**WHAT THIS TASK INVOLVES:**
Reproduce, please, only the lines from the first line below to the line containing "2-bit == test", inclusive.

DATASET CONTENT section start

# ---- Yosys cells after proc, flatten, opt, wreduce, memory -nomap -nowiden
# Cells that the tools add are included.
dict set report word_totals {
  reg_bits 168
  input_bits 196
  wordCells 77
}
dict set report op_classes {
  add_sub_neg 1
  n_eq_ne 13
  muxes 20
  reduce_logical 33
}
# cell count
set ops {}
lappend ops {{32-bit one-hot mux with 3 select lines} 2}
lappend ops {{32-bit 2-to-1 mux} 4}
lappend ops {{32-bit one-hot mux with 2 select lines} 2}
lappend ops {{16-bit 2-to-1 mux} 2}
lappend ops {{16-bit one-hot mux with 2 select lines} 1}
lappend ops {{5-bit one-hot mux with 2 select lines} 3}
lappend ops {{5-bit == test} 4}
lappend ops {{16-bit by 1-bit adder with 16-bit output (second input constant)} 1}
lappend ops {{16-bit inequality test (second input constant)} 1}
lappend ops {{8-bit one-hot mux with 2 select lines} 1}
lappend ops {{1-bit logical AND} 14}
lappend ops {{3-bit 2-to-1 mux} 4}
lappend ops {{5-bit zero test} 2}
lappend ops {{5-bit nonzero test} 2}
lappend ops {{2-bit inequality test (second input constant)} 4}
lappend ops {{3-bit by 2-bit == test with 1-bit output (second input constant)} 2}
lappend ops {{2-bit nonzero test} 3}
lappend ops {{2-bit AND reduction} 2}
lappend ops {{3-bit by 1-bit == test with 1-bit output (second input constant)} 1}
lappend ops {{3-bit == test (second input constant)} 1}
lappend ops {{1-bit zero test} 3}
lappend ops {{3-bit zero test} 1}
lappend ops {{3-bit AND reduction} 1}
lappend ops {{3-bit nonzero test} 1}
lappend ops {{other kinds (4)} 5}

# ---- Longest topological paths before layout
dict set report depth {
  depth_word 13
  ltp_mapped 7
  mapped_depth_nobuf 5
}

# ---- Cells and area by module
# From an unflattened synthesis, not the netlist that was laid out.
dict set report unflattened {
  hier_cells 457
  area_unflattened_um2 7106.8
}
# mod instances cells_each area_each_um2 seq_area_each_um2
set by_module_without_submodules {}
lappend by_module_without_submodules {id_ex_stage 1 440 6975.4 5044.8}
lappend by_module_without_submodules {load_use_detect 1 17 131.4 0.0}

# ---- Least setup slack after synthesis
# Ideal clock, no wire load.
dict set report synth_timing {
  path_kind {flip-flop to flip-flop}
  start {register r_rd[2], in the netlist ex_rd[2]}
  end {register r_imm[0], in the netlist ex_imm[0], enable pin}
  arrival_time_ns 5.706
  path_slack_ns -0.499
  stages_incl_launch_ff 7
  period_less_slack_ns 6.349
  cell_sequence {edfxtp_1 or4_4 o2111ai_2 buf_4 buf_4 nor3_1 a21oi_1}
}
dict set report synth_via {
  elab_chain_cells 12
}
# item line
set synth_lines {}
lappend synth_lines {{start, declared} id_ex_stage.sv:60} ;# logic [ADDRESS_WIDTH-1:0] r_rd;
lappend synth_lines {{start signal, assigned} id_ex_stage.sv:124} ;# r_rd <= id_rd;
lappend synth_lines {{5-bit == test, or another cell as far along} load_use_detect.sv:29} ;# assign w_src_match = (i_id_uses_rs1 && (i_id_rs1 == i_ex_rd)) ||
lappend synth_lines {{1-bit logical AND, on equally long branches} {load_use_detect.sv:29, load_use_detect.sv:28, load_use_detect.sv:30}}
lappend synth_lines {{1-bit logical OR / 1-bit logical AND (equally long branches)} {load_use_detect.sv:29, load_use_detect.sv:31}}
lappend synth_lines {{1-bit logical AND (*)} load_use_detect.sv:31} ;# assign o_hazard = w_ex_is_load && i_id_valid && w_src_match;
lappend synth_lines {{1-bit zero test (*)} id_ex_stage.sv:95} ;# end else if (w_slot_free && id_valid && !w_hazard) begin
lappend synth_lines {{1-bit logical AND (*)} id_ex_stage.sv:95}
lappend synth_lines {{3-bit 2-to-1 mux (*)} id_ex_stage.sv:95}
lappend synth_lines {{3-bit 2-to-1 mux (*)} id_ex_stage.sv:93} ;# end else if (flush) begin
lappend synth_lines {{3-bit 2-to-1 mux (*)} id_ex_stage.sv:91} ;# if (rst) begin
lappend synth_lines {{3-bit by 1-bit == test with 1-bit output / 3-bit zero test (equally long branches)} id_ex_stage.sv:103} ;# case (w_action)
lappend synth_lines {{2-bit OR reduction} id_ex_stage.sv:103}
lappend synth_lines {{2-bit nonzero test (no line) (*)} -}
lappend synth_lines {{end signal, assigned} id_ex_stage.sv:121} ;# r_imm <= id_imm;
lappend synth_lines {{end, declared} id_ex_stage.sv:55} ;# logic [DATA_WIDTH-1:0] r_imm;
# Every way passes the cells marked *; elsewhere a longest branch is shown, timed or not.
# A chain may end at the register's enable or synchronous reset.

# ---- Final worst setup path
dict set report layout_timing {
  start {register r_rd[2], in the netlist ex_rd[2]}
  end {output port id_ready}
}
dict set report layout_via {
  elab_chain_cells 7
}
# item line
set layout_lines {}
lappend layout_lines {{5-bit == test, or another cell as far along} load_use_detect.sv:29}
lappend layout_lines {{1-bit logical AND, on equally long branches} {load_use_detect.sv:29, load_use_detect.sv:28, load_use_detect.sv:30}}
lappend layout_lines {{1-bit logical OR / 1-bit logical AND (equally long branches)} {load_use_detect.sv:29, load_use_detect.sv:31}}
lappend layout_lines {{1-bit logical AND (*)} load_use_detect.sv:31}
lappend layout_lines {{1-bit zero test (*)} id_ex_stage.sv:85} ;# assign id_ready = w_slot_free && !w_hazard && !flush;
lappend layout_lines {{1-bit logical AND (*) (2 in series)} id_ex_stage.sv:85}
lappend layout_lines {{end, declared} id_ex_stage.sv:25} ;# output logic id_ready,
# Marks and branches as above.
`src/rtl/mem_access_stage.sv`:
```
// Memory-access stage: runs one load or store per start over a req/ack data bus,
// returns extended load data and reports misaligned/illegal/timeout faults.
module mem_access_stage #(
    parameter int unsigned TIMEOUT = 16
) (
    input  logic        clk,
    input  logic        rst,
    input  logic        start,
    input  logic        mem_read,
    input  logic        mem_write,
    input  logic [2:0]  funct3,
    input  logic [63:0] addr,
    input  logic [63:0] store_data,
    output logic        mem_req,
    output logic        mem_we,
    output logic [63:0] mem_addr,
    output logic [63:0] mem_wdata,
    output logic [7:0]  mem_wstrb,
    input  logic        mem_ack,
    input  logic [63:0] mem_rdata,
    output logic        busy,
    output logic        done,
    output logic        fault,
    output logic [1:0]  fault_cause,
    output logic [63:0] load_data
);

    localparam int unsigned CW = (TIMEOUT < 2) ? 1 : $clog2(TIMEOUT + 1);

    typedef enum logic [1:0] {
        S_IDLE  = 2'd0,
        S_REQ   = 2'd1,
        S_DONE  = 2'd2,
        S_FAULT = 2'd3
    } state_t;

    state_t          r_state;
    logic [CW-1:0]   r_cnt;
    logic [2:0]      r_funct3;
    logic [2:0]      r_offset;

    logic [2:0]      w_offset;
    logic            w_illegal;
    logic            w_misaligned;
    logic [7:0]      w_size_strb;
    logic [63:0]     w_shifted;
    logic [63:0]     w_ext;

    // Decode the incoming request: legality, alignment and byte-lane mask
    always_comb begin
        w_offset     = addr[2:0];
        w_illegal    = (mem_read && mem_write)
                    || (mem_read && (funct3 == 3'b111))
                    || (mem_write && funct3[2]);
        w_misaligned = 1'b0;
        w_size_strb  = 8'h01;
        case (funct3[1:0])
            2'b00: begin w_misaligned = 1'b0;               w_size_strb = 8'h01; end
            2'b01: begin w_misaligned = w_offset[0];        w_size_strb = 8'h03; end
            2'b10: begin w_misaligned = |w_offset[1:0];     w_size_strb = 8'h0F; end
            default: begin w_misaligned = |w_offset;        w_size_strb = 8'hFF; end
        endcase
    end

    // Extract and extend the addressed field of the returned doubleword
    always_comb begin
        w_shifted = mem_rdata >> {r_offset, 3'b000};
        case (r_funct3)
            3'b000:  w_ext = {{56{w_shifted[7]}},  w_shifted[7:0]};
            3'b001:  w_ext = {{48{w_shifted[15]}}, w_shifted[15:0]};
            3'b010:  w_ext = {{32{w_shifted[31]}}, w_shifted[31:0]};
            3'b100:  w_ext = {56'd0, w_shifted[7:0]};
            3'b101:  w_ext = {48'd0, w_shifted[15:0]};
            3'b110:  w_ext = {32'd0, w_shifted[31:0]};
            default: w_ext = w_shifted;
        endcase
    end

    // Access FSM with all outputs registered
    always_ff @(posedge clk) begin
        if (!rst) begin
            r_state     <= S_IDLE;
            r_cnt       <= '0;
            r_funct3    <= 3'b000;
            r_offset    <= 3'b000;
            mem_req     <= 1'b0;
            mem_we      <= 1'b0;
            mem_addr    <= 64'd0;
            mem_wdata   <= 64'd0;
            mem_wstrb   <= 8'h00;
            busy        <= 1'b0;
            done        <= 1'b0;
            fault       <= 1'b0;
            fault_cause <= 2'b00;
            load_data   <= 64'd0;
        end else begin
            done  <= 1'b0;
            fault <= 1'b0;
            case (r_state)
                S_IDLE: begin
                    if (start) begin
                        busy <= 1'b1;
                        if (!mem_read && !mem_write) begin
                            r_state     <= S_DONE;
                            done        <= 1'b1;
                            fault_cause <= 2'b00;
                        end else if (w_illegal) begin
                            r_state     <= S_FAULT;
                            done        <= 1'b1;
                            fault       <= 1'b1;
                            fault_cause <= 2'b10;
                        end else if (w_misaligned) begin
                            r_state     <= S_FAULT;
                            done        <= 1'b1;
                            fault       <= 1'b1;
                            fault_cause <= 2'b01;
                        end else begin
                            r_state   <= S_REQ;
                            mem_req   <= 1'b1;
                            mem_we    <= mem_write;
                            mem_addr  <= {addr[63:3], 3'b000};
                            mem_wdata <= mem_write ? (store_data << {w_offset, 3'b000}) : 64'd0;
                            mem_wstrb <= mem_write ? 8'(w_size_strb << w_offset) : 8'h00;
                            r_funct3  <= funct3;
                            r_offset  <= w_offset;
                            r_cnt     <= CW'(1);
                        end
                    end
                end
                S_REQ: begin
                    if (mem_ack) begin
                        r_state     <= S_DONE;
                        mem_req     <= 1'b0;
                        done        <= 1'b1;
                        fault_cause <= 2'b00;
                        if (!mem_we) begin
                            load_data <= w_ext;
                        end
                    end else if ((TIMEOUT != 0) && (r_cnt == CW'(TIMEOUT))) begin
                        r_state     <= S_FAULT;
                        mem_req     <= 1'b0;
                        done        <= 1'b1;
                        fault       <= 1'b1;
                        fault_cause <= 2'b11;
                    end else begin
                        r_cnt <= r_cnt + CW'(1);
                    end
                end
                S_DONE, S_FAULT: begin
                    r_state <= S_IDLE;
                    busy    <= 1'b0;
                end
                default: begin
                    r_state <= S_IDLE;
                    busy    <= 1'b0;
                end
            endcase
        end
    end

endmodule

```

DATASET CONTENT section end

**COMPLETED TASK:**
# ---- Yosys cells after proc, flatten, opt, wreduce, memory -nomap -nowiden
# Cells that the tools add are included.
dict set report word_totals {
  reg_bits 168
  input_bits 196
  wordCells 77
}
dict set report op_classes {
  add_sub_neg 1
  n_eq_ne 13
  muxes 20
  reduce_logical 33
}
# cell count
set ops {}
lappend ops {{32-bit one-hot mux with 3 select lines} 2}
lappend ops {{32-bit 2-to-1 mux} 4}
lappend ops {{32-bit one-hot mux with 2 select lines} 2}
lappend ops {{16-bit 2-to-1 mux} 2}
lappend ops {{16-bit one-hot mux with 2 select lines} 1}
lappend ops {{5-bit one-hot mux with 2 select lines} 3}
lappend ops {{5-bit == test} 4}
lappend ops {{16-bit by 1-bit adder with 16-bit output (second input constant)} 1}
lappend ops {{16-bit inequality test (second input constant)} 1}
lappend ops {{8-bit one-hot mux with 2 select lines} 1}
lappend ops {{1-bit logical AND} 14}
lappend ops {{3-bit 2-to-1 mux} 4}
lappend ops {{5-bit zero test} 2}
lappend ops {{5-bit nonzero test} 2}
lappend ops {{2-bit inequality test (second input constant)} 4}
lappend ops {{3-bit by 2-bit == test with 1-bit output (second input constant)} 2}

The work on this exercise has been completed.